Overexpression of the partially activated alpha(IIb)beta3D723H integrin salt bridge mutant downregulates RhoA activity and induces microtubule-dependent proplatelet-like extensions in Chinese hamster ovary cells

BACKGROUND: We have recently reported a novel mutation in the beta3 subunit of the platelet fibrinogen receptor (alpha(IIb)beta3D723H) identified in a patient with dominantly inherited macrothrombocytopenia, and we have shown that this mutation promotes a new phenotype in Chinese hamster ovary (CHO) cells, characterized by fibrinogen-dependent, microtubule-driven proplatelet-like cell extensions. RESULTS: Here we demonstrate that the partially activated alpha(IIb)beta3D723H or alpha(IIb)beta3D723A salt bridge mutants, but not fully activated alpha(IIb)beta3 mutants, cause this phenotype. Time-lapse videomicroscopy clearly differentiated these stable microtubule-driven and nocodazole-sensitive extensions from common dynamic actin-driven pseudopodia. In addition, overexpression of a mitochondrial marker confirmed their functional role in organelle transport.
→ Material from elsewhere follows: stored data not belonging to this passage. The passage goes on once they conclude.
`config.mk`:
```
export PLATFORM = sky130hd
export DESIGN_NAME = iowin_decoder
export DESIGN_NICKNAME = d
export VERILOG_FILES = /design/src/rtl/iowin_pkg.sv /design/src/rtl/iowin_regs.sv /design/src/rtl/iowin_cmp.sv /design/src/rtl/iowin_sel.sv /design/src/rtl/iowin_decoder.sv
export SDC_FILE = /design/constraint.sdc
export NUM_CORES = 1
export LEC_CHECK = 0
export ABC_AREA = 0
export BUFFER_PORTS_ARGS = -buffer_cell sky130_fd_sc_hd__buf_2
export CAP_MARGIN = 30
export CORE_MARGIN = 5
export CORE_UTILIZATION = 35
export DETAILED_ROUTE_END_ITERATION = 8
export GPL_TIMING_DRIVEN = 0
export SLEW_MARGIN = 10
export SYNTH_ARGS = -nofsm -noshare
export SYNTH_HDL_FRONTEND = slang
export SYNTH_SLANG_ARGS = --single-unit
```
`constraint.sdc`:
```
create_clock -name clk -period 4.2 [get_ports clk]
set_input_delay 0.21 -clock clk [delete_from_list [all_inputs] [get_ports clk]]
set_output_delay 0.21 -clock clk [all_outputs]
set_load 0.03 [all_outputs]
```
`src/rtl/iowin_pkg.sv`:
```
package iowin_pkg;
  localparam int NUM_WIN  = 2;
  localparam int FLAG_W   = 4;
  localparam int WIN_IW   = 1;
  localparam int EN_W     = 8;
  localparam int MEM_EN_W = EN_W - NUM_WIN;
  // flag bit positions inside a window nibble
  localparam int FL_DATA16 = 0;
  localparam int FL_CS16   = 1;
  localparam int FL_ZWS    = 2;
  localparam int FL_WS     = 3;
  // fixed offsets
  localparam int OFS_EN    = 0;
  localparam int OFS_CTRL  = 1;
  localparam int OFS_WBASE = 2;
endpackage

```
`src/rtl/iowin_regs.sv`:
```
module iowin_regs
  import iowin_pkg::*;
#(
  parameter int ADDR_W  = 16,
  parameter int PROG_AW = 4
) (
  input  logic                             clk,
  input  logic                             rst,
  input  logic                             prog_we,
  input  logic [PROG_AW-1:0]               prog_addr,
  input  logic [7:0]                       prog_wdata,
  output logic [7:0]                       prog_rdata,
  output logic [NUM_WIN-1:0]               win_en,
  output logic [NUM_WIN-1:0][FLAG_W-1:0]   win_flags,
  output logic [NUM_WIN-1:0][ADDR_W-1:0]   win_start,
  output logic [NUM_WIN-1:0][ADDR_W-1:0]   win_stop,
  output logic [MEM_EN_W-1:0]              mem_en
);
  localparam int NB       = ADDR_W / 8;
  localparam int WSPAN    = 2 * NB;
  localparam int OFS_NIB  = OFS_WBASE + WSPAN * NUM_WIN;

  logic [EN_W-1:0] en_q;
  logic [7:0]      ctrl_q;
  logic [NUM_WIN-1:0][ADDR_W-1:0] start_q, stop_q;
  logic [7:0]      rd_mux;

  always_ff @(posedge clk) begin
    if (rst) begin
      en_q    <= '0;
      ctrl_q  <= '0;
      start_q <= '0;
      stop_q  <= '0;
    end else if (prog_we) begin
      if (prog_addr == PROG_AW'(OFS_EN))   en_q   <= prog_wdata;
      if (prog_addr == PROG_AW'(OFS_CTRL)) ctrl_q <= prog_wdata;
      for (int w = 0; w < NUM_WIN; w++) begin
        for (int b = 0; b < NB; b++) begin
          if (prog_addr == PROG_AW'(OFS_WBASE + WSPAN*w + b))
            start_q[w][8*b +: 8] <= prog_wdata;
          if (prog_addr == PROG_AW'(OFS_WBASE + WSPAN*w + NB + b))
            stop_q[w][8*b +: 8] <= prog_wdata;
        end
        if (prog_addr == PROG_AW'(OFS_NIB + w))
          ctrl_q[FLAG_W*w +: FLAG_W] <= prog_wdata[FLAG_W-1:0];
      end
    end
  end

  always_comb begin
    rd_mux = '0;
    if (prog_addr == PROG_AW'(OFS_EN))   rd_mux = en_q;
    if (prog_addr == PROG_AW'(OFS_CTRL)) rd_mux = ctrl_q;
    for (int w = 0; w < NUM_WIN; w++) begin
      for (int b = 0; b < NB; b++) begin
        if (prog_addr == PROG_AW'(OFS_WBASE + WSPAN*w + b))
          rd_mux = start_q[w][8*b +: 8];
        if (prog_addr == PROG_AW'(OFS_WBASE + WSPAN*w + NB + b))
          rd_mux = stop_q[w][8*b +: 8];
      end
      if (prog_addr == PROG_AW'(OFS_NIB + w))
        rd_mux = {{(8-FLAG_W){1'b0}}, ctrl_q[FLAG_W*w +: FLAG_W]};
    end
  end

  always_ff @(posedge clk) begin
    if (rst) prog_rdata <= '0;
    else     prog_rdata <= rd_mux;
  end

  assign win_en    = en_q[NUM_WIN-1:0];
  assign mem_en    = en_q[EN_W-1:NUM_WIN];
  assign win_start = start_q;
  assign win_stop  = stop_q;
  always_comb
    for (int w = 0; w < NUM_WIN; w++) win_flags[w] = ctrl_q[FLAG_W*w +: FLAG_W];
endmodule

```
`src/rtl/iowin_cmp.sv`:
```
module iowin_cmp #(
  parameter int ADDR_W = 16
) (
  input  logic              en,
  input  logic [ADDR_W-1:0] lo,
  input  logic [ADDR_W-1:0] hi,
  input  logic [ADDR_W-1:0] addr,
  output logic              hit
);
  assign hit = en && (addr >= lo) && (addr <= hi);
endmodule

```
`src/rtl/iowin_sel.sv`:
```
module iowin_sel
  import iowin_pkg::*;
#(
  parameter int ADDR_W = 16
) (
  input  logic                           clk,
  input  logic                           rst,
  input  logic                           valid,
  input  logic [ADDR_W-1:0]              addr,
  input  logic                           iois16,
  input  logic [NUM_WIN-1:0]             hit,
  input  logic [NUM_WIN-1:0][FLAG_W-1:0] flags,
  output logic                           o_hit,
  output logic [WIN_IW-1:0]              o_win,
  output logic [ADDR_W-1:0]              o_addr,
  output logic                           o_is16,
  output logic                           o_zws,
  output logic                           o_ws
);
  always_ff @(posedge clk) begin
    if (rst) begin
      o_hit  <= 1'b0;
      o_win  <= '0;
      o_addr <= '0;
      o_is16 <= 1'b0;
      o_zws  <= 1'b0;
      o_ws   <= 1'b0;
    end else begin
      o_hit  <= 1'b0;
      o_win  <= '0;
      o_addr <= '0;
      o_is16 <= 1'b0;
      o_zws  <= 1'b0;
      o_ws   <= 1'b0;
      // descending walk: the lowest index is assigned last and wins
      for (int w = NUM_WIN-1; w >= 0; w--) begin
        if (valid && hit[w]) begin
          o_hit  <= 1'b1;
          o_win  <= WIN_IW'(w);
          o_addr <= addr;
          o_is16 <= flags[w][FL_CS16] ? iois16 : flags[w][FL_DATA16];
          o_zws  <= flags[w][FL_ZWS];
          o_ws   <= flags[w][FL_WS];
        end
      end
    end
  end
endmodule

```
`src/rtl/iowin_decoder.sv`:
```
module iowin_decoder
  import iowin_pkg::*;
#(
  parameter int ADDR_W  = 16,
  parameter int PROG_AW = 4
) (
  input  logic                clk,
  input  logic                rst,
  input  logic                prog_we,
  input  logic [PROG_AW-1:0]  prog_addr,
  input  logic [7:0]          prog_wdata,
  output logic [7:0]          prog_rdata,
  input  logic                host_valid,
  input  logic [ADDR_W-1:0]   host_addr,
  input  logic                card_iois16,
  output logic                io_hit,
  output logic [WIN_IW-1:0]   io_win,
  output logic [ADDR_W-1:0]   io_card_addr,
  output logic                io_is16,
  output logic                io_zws,
  output logic                io_ws,
  output logic [MEM_EN_W-1:0] mem_win_en
);
  logic [NUM_WIN-1:0]             win_en;
  logic [NUM_WIN-1:0][FLAG_W-1:0] win_flags;
  logic [NUM_WIN-1:0][ADDR_W-1:0] win_start, win_stop;
  logic [NUM_WIN-1:0]             win_hit;

  iowin_regs #(.ADDR_W(ADDR_W), .PROG_AW(PROG_AW)) u_regs (
    .clk(clk), .rst(rst), .prog_we(prog_we), .prog_addr(prog_addr),
    .prog_wdata(prog_wdata), .prog_rdata(prog_rdata), .win_en(win_en),
    .win_flags(win_flags), .win_start(win_start), .win_stop(win_stop),
    .mem_en(mem_win_en)
  );

  for (genvar w = 0; w < NUM_WIN; w++) begin : g_cmp
    iowin_cmp #(.ADDR_W(ADDR_W)) u_cmp (
      .en(win_en[w]), .lo(win_start[w]), .hi(win_stop[w]),
      .addr(host_addr), .hit(win_hit[w])
    );
  end

  iowin_sel #(.ADDR_W(ADDR_W)) u_sel (
    .clk(clk), .rst(rst), .valid(host_valid), .addr(host_addr),
    .iois16(card_iois16), .hit(win_hit), .flags(win_flags),
    .o_hit(io_hit), .o_win(io_win), .o_addr(io_card_addr),
    .o_is16(io_is16), .o_zws(io_zws), .o_ws(io_ws)
  );
endmodule

```
==> summary.txt, run 1 <==
Status
  • Outcome: finished clean

Route
  • Total Wirelength: 21000 um
  • DR WL/cell: about 21 um
  • Starting DRT DRC Count: 530
  • Drt first pass iters: 5
  • Via density: 5.42
  • Vias: 5468
  • Number of remaining DRC errors: 0
  • Final ANT Viol Nets: 0

Timing
  • Setup total negative slack: 0 ns
  • RSZ-0062 raised after global routing: no
  • Endpoints failing setup: 0
  • Max Slew Vio Count: 0
  • Worst-margin pin slew: 0.903 ns
  • Fmax: 355 MHz
  • Max Clock Skew: 0.00793 ns
  • Tcrit/Tclk final: 67.1%
  • Final Hold Viols: 0
  • Crit path time final: ~2.8 ns
  • Slew Limit Headroom: 39.4%

Logic synthesis
  • Post-synth EDFFs: 0
  • Synth Flop Type: dfxtp_1
  • Synth cell types: 50
  • Syn_area_per_cell: 8.76 um^2
  • Synth Instances: 707
  • #FFs+latches synth: 109
  • Register area share after synthesis: 35.2%
  • Synthesized area: around 0.0062 mm^2
  • Asr flop ratio synth: 0%
  • Syn Nets: 804
  • Ys Warns: 0

Critical path
  • Critical Path RT: 4.45 ns
  • Crit end category: flop
  • Crit Reg-Reg Startpoint: u_regs.win_start[15]
  • CP Max Fanout: 10
  • Worst Path Arrival: 3.07 ns
  • Origin of the worst setup path: u_regs.win_start[15]
  • Crit start category: flop
  • Critical path type: flop to flop

Power
  • Design Power: about 2300 uW
  • Combinational power share: 11.8%
  • Clock power share: between 40% and 50%
  • Psw: 606 uW
  • Pleak: 0.00297 uW
  • Internal Power: 1740 uW
  • Sequential share of power: a little under half
  • Worst IR Drop VDD: around 0.18 mV
  • PD cells: between 300 and 400 mW/mm^2
  • Switching part of the total: 25.8%

Clock tree
  • Post-CTS Resized: 0
  • Total CTS buffers: 9
  • TritonCTS clock tree: yes
  • Reg clk slew, reported paths: 0.07 ns
  • Buffer levels on the longest clock path: 2
  • Setup Buffers After CTS: 0
  • CTS sink count: 109
  • # hold bufs at CTS: 0
  • Root Driver: clkbuf_16
  • Clk Latency, worst-skew pair: approximately 0.36 ns
  • H-tree levels: 3

Floorplan
  • Core area: 0.0173 mm^2
  • Site Rows: 48
  • Die ar.: slightly above 0.02 mm^2
  • Initial core utilization: 35.8%
  • Die H: 143 um
  • Number of I/O pins: 68
  • Horiz. Die Dim: between 100 and 150 um

Final layout
  • Most frequent cells in the layout: dfxtp_1 (109), nor2_1 (91), mux2i_1 (86)
  • Layout cell share with drive strength beyond 1: 13.0%
  • Syn-to-layout area delta: 15.1%
  • Fin util: slightly above 40%
  • # fillers: between 1500 and 2000
  • Most common cell after layout, fill and taps aside: dfxtp_1
  • Layout net count: roughly 880
  • # diodes: 0

Global routing
  • Largest net degree at the start of global routing: 18
  • Global-route wire length before repair: 31200 um
  • GRT Total Usage: 20.7%
  • Grt total ovfl: 0
  • Vias in the first global route: ~5100
  • Initial antenna violation count: 0

Placement
  • DP Wirelength: between 15000 and 20000 um
  • Routability cong.: 0.928
  • Number of port buffers: 60

Min path
  • Hold Crit Class: input pin to flop
  • HP Start: prog_wdata[1]

Flow run
  • # Max-Cap Violations: 0
-- cell type report --
cell class                      instances  area, um^2  share of cell area, %
Clock buffer                           11         243                   3.41
Multi-Input combinational cell        493        3590                   50.4
Tap cell                              225         282                   3.95
Timing Repair Buffer                   60         300                   4.22
Sequential cell                       109        2180                   30.6
Inverter                               66         248                   3.48
Clock inverter                          5         108                   1.51
Buffer                                 39         169                   2.37
-- cell usage after synthesis, types with 2 or more instances --
| master | n | area, um^2 |
|---|---|---|
| a211o_1 | 2 | 17.5 |
| a211oi_1 | 6 | 45.0 |
| a21boi_0 | 8 | 60.1 |
| a21boi_2 | 7 | 78.8 |
| a21o_1 | 3 | 22.5 |
| a21oi_1 | 46 | 230 |
| a221oi_1 | 2 | 17.5 |
| a222oi_1 | 2 | 20.0 |
| a22o_1 | 5 | 43.8 |
| a22oi_1 | 8 | 60.1 |
| a311oi_1 | 5 | 43.8 |
| a32oi_1 | 2 | 17.5 |
| and2_1 | 3 | 18.8 |
| and3_1 | 5 | 31.3 |
| and4_1 | 2 | 17.5 |
| buf_2 | 12 | 60.1 |
| clkbuf_1 | 26 | 97.6 |
| dfxtp_1 | 109 | 2180 |
| ha_1 | 64 | 801 |
| inv_1 | 66 | 248 |
| mux2i_1 | 86 | 861 |
| mux4_2 | 2 | 45.0 |
| nand2_1 | 42 | 158 |
| nand2b_1 | 3 | 18.8 |
| nand3_1 | 23 | 115 |
| nand3b_1 | 3 | 22.5 |
| nand4_1 | 7 | 43.8 |
| nor2_1 | 91 | 342 |
| nor2b_1 | 7 | 43.8 |
| nor3_1 | 3 | 15.0 |
| o211a_1 | 2 | 20.0 |
| o211ai_1 | 4 | 30.0 |
| o21a_1 | 2 | 15.0 |
| o21ai_0 | 24 | 120 |
| o22ai_1 | 8 | 50.1 |
| o2bb2ai_1 | 2 | 17.5 |
| or3_1 | 2 | 12.5 |
-- logic make-up after synthesis --
logic type               share of synthesized area (%)
adder cells (fa/ha/maj)                           12.9
buffers and inverters                             6.73
XOR/XNOR                                         0.141
AND/OR/NAND/NOR                                   14.0
flip-flops                                        35.2
AO/OA/AOI/OAI                                     16.3
multiplexers                                      14.6
-- through the flow --
stage                     hold WS [ns]  instance area, um^2  std cells  setup WS [ns]
after detailed placement         0.452                 6770        992           1.48
after global placement           0.448                 6770        992           1.46
final                            0.134                 7120       1008           1.38
after CTS                        0.123                 7120       1008           1.46
after global routing             0.151                 7120       1008           1.16
after floorplan                  0.360                 6190        707           2.13
-- critical path, stage by stage, from the launching register on --
cell and delay [ns]:
dfxtp_1 0.38, inv_1 0.08, ha_1 0.32, nand4_1 0.21, a211oi_1 0.31, o211ai_1 0.13, o21ai_0 0.44, o2111ai_1 0.21
buf_2 0.29, o22ai_1 0.34
-- routing by layer --
| metal | wire length [um] | vias up | share of wire (%) | GRT usage, % |
|---|---|---|---|---|
| met5 | 0 | - | 0 | 0 |
| met4 | 495 | 0 | 2.4 | 6.60 |
| met3 | 1350 | 33 | 6.4 | 3.68 |
| met2 | 9560 | 194 | 46 | 32.8 |
| met1 | 9600 | 2621 | 46 | 28.7 |
| li1 | - | 2620 | - | - |
-- path summary, 6_finish.rpt --
check	to	slack, ns	depth (start not counted)
max	u_sel.o_ws	1.38	9
min	u_regs.win_flags[5]	0.13	3
max reg2reg	u_sel.o_ws	1.38	9
min reg2reg	u_regs.win_stop[17]	0.46	2
-- registers in the layout (all words and copies together), names as in the netlist, 8 cells and up --
register and cells:
u_regs.win_start 32, u_regs.prog_rdata 8, u_sel.o_addr 16, u_regs.en_q 8, u_regs.win_stop 32, u_regs.win_flags 8
-- power by group through the flow --
| stage | Combinational (uW) | Sequential (uW) | Clock (uW) |
|---|---|---|---|
| global placement | 268 | 1080 | 0 |
| detailed placement | 272 | 1080 | 0 |
| global route | 303 | 1060 | 1070 |
| floorplan | 165 | 1080 | 0 |
| CTS | 273 | 1060 | 1030 |
| finish | 277 | 1060 | 1010 |
Note: power is estimated with default switching activity, not from simulation.
==> run 2, diff against run 1 <==
- clock period: 4.2 -> 2.57 ns (I/O delays scaled with it)
==> run 2 against run 1 <==
Compared with the run above: design area up 0.39%; setup slack worse by 1.3 ns; highest routed layer unchanged; clock-buffer cell count unchanged; critical path depth did not move; sequential share of layout area fell by 0.12 points; register-to-register slack got worse by 1.3 ns; combinational power up 64%.
==> summary.txt, run 2 (synthesis gave the netlist of run 1 again) <==
Status
  • Outcome: finished clean (unchanged)

Floorplan
  • Site Rows: 48 (unchanged)
  • Initial core utilization: 35.8% (unchanged)
  • Horiz. Die Dim: 143 um (unchanged)
  • Number of I/O pins: 68 (unchanged)
  • Die ar.: 0.0204 mm^2 (unchanged)
  • Core area: 0.0173 mm^2 (unchanged)
  • Die H: 143 um (unchanged)

Global routing
  • Global-route wire length before repair: 31200 um (about the same)
  • GRT Total Usage: 20.7% (about the same)
  • Initial antenna violation count: 0 (unchanged)
  • Largest net degree at the start of global routing: 18 (unchanged)
  • Grt total ovfl: 0 (unchanged)
  • Vias in the first global route: 5050 (was 5052)

Route
  • DR WL/cell: 20.8 um (about the same)
  • Vias: 5449 (was 5468)
  • Total Wirelength: 21000 um (about the same)
  • Starting DRT DRC Count: 494 (was 530)
  • Via density: 5.41 (was 5.42)
  • Drt first pass iters: 5 (unchanged)
  • Final ANT Viol Nets: 0 (unchanged)
  • Number of remaining DRC errors: 0 (unchanged)

Clock tree
  • TritonCTS clock tree: yes (unchanged)
  • Total CTS buffers: 9 (unchanged)
  • CTS sink count: 109 (unchanged)
  • # hold bufs at CTS: 0 (unchanged)
  • Buffer levels on the longest clock path: 2 (unchanged)
  • Clk Latency, worst-skew pair: 0.36 ns (about the same)
  • Setup Buffers After CTS: 0 (unchanged)
  • Reg clk slew, reported paths: 0.07 ns (about the same)
  • Root Driver: clkbuf_16 (unchanged)
  • H-tree levels: 3 (unchanged)

Timing
  • Endpoints failing setup: 0 (unchanged)
  • Worst-margin pin slew: 0.944 ns (was 0.903 ns)
  • Max Slew Vio Count: 0 (unchanged)
  • Tcrit/Tclk final: 95.4% (was 67.1%)
  • Final Hold Viols: 0 (unchanged)
  • Max Clock Skew: 0.00783 ns (was 0.00793 ns)
  • RSZ-0062 raised after global routing: no (unchanged)
  • Fmax: 408 MHz (was 355 MHz)
  • Slew Limit Headroom: 36.6% (was 39.4%)
  • Crit path time final: 2.45 ns (was 2.82 ns)
  • Hold WS: 0.0510 ns (was 0.134 ns)

Critical path
  • Crit end category: flop (unchanged)
  • Worst-path cell chain: inv_1 > ha_1 > nand4_1 > a211oi_2 > o211ai_1 > o21ai_2 > o2111ai_1 > buf_2 > o22ai_2 (was inv_1 > ha_1 > nand4_1 > a211oi_1 > o211ai_1 > o21ai_0 > o2111ai_1 > buf_2 > o22ai_1)
  • Worst Path Arrival: 2.72 ns (was 3.07 ns)
  • CP Max Fanout: 10 (unchanged)
  • Slowest cell delay on critical path: 0.38 ns (was 0.44 ns)
  • Critical Path RT: 2.84 ns (was 4.45 ns)
  • Crit start category: flop (unchanged)
  • Worst reg-to-reg path cell count: 9 (unchanged)
  • Crit-path leading delay family: compound AO/OA/AOI/OAI gates (unchanged)
  • Critical path type: flop to flop (unchanged)
  • Slowest stage cell, crit path: dfxtp_1 (was o21ai_0)
  • CP Depth: 9 (unchanged)
  • Critical path buffers and inverters: 2 (unchanged)

Final layout
  • Syn-to-layout area delta: 15.5% (was 15.1%)
  • Layout net count: 875 (unchanged)
  • Multi-input gate area: 0.00362 mm^2 (was 0.00359 mm^2)
  • Most frequent cells in the layout: dfxtp_1 (109), nor2_1 (91), mux2i_1 (86) (unchanged)
  • Layout cell share with drive strength beyond 1: 13.5% (was 13.0%)
  • # fillers: 1787 (was 1794)
  • # diodes: 0 (unchanged)
  • Cell area after layout: 0.00715 mm^2 (was 0.00712 mm^2)
  • Most common cell after layout, fill and taps aside: dfxtp_1 (unchanged)
  • Sequential Area: 0.00218 mm^2 (unchanged)

Placement
  • Dpl cell area: 0.00677 mm^2 (unchanged)
  • Number of port buffers: 60 (unchanged)
  • DP Wirelength: 15700 um (unchanged)
  • Routability cong.: 0.928 (unchanged)

Power
  • Design Power: 3830 uW (was 2350 uW)
  • Worst IR Drop VDD: 0.297 mV (was 0.182 mV)
  • Pleak: 0.00297 uW (about the same)
  • PD cells: 536 mW/mm^2 (was 329 mW/mm^2)

Min path
  • Hold Crit Class: input pin to flop (unchanged)
  • WHS Path Cells: 3 (unchanged)

Flow run
  • # Max-Cap Violations: 0 (unchanged)
[run 2: cell counts in the layout (fill, tap and decap cells not counted)]
No cell type changed its count.
[run 2: worst reg2reg max path, delay by kind of cell (launching register included)]
family / cells / cell delay [ns]
buf+inv: 2 / 0.36
simple gates: 1 / 0.23
compound gates: 5 / 1.07
flops: 1 / 0.38
fa+ha+maj: 1 / 0.32
[run 2: path summary, 6_finish.rpt]
path                              from                   to  slack, ns
setup / recovery  u_regs.win_start[15]           u_sel.o_ws       0.12
hold / removal           prog_wdata[1]  u_regs.win_flags[5]       0.05
setup reg to reg  u_regs.win_start[15]           u_sel.o_ws       0.12
hold reg to reg    u_regs.win_stop[17]  u_regs.win_stop[17]       0.47
[run 2: timing repair]
action                                  in CTS  in global routing
pin swaps                                    0                  0
gates resized for setup                      2                  5
endpoints found under the hold margin        0                  0
endpoints found under the setup margin      10                 21
[run 2: final cells by class]
cell class | count | share of cell area [%]
Buffer | 39 | 2.38
Clock buffer | 11 | 3.39
Clock inverter | 5 | 1.50
Inverter | 66 | 3.46
Multi-Input combinational cell | 493 | 50.6
Sequential cell | 109 | 30.5
Tap cell | 225 | 3.94
Timing Repair Buffer | 60 | 4.20
[run 2: layer usage]
metal  wire length (um)  track usage, %  up-vias  part of all wire, %
li1                   -               -     2620                    -
met1               9450            28.7     2603                   45
met2               9610            32.9      190                   46
met3               1470            3.65       36                  7.0
met4                463            6.50        0                  2.2
met5                  0               0        -                    0
[run 2: per-stage QoR]
step,util [%],setup TNS [ns],setup slack [ns],cells
3_3_place_gp,39.2,-0.316,-0.165,992
4_1_cts,41.2,0,0.0421,1008
6_report,41.3,0,0.118,1008
2_1_floorplan,-,0,0.500,707
3_5_place_dp,39.2,-0.348,-0.150,992
5_1_grt,41.3,0,0.00491,1008
[run 2: where the power goes]
group,total (uW),switching (uW),internal (uW)
Combinational,454,303,151
Clock,1650,666,984
Sequential,1730,20.0,1710
Total,3830,988,2840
Comparative immunofluorescence analysis of the subcellular localization of alpha(IIb)beta3, the focal adhesion proteins talin or vinculin and actin revealed a similar membrane labeling of CHO cell extensions and CD34+-derived megakaryocyte proplatelets. Mutant alpha(IIb)beta3D723H signaling was independent of Src, protein kinase C or phosphoinositide 3-kinase, but correlated with decreased RhoA activity as compared with wild-type alpha(IIb)beta3 signaling, reminiscent of integrin signaling during neurite outgrowth. Accordingly, overexpression of constitutively active RhoA in CHO alpha(IIb)beta3D723H cells prevented protrusion formation on fibrinogen. Most interestingly, RhoA/ROCK inhibition was necessary, but not sufficient, and integrin activity was additionally required to induce CHO cell extension formation. CONCLUSIONS: CHO alpha(IIb)beta3D723H cell protrusions and megakaryocyte proplatelets, like neuronal cell neurites, result from a common integrin-dependent signaling pathway, promoting strongly decreased RhoA activity and leading to microtubule-driven formation of cytoplasmic extensions.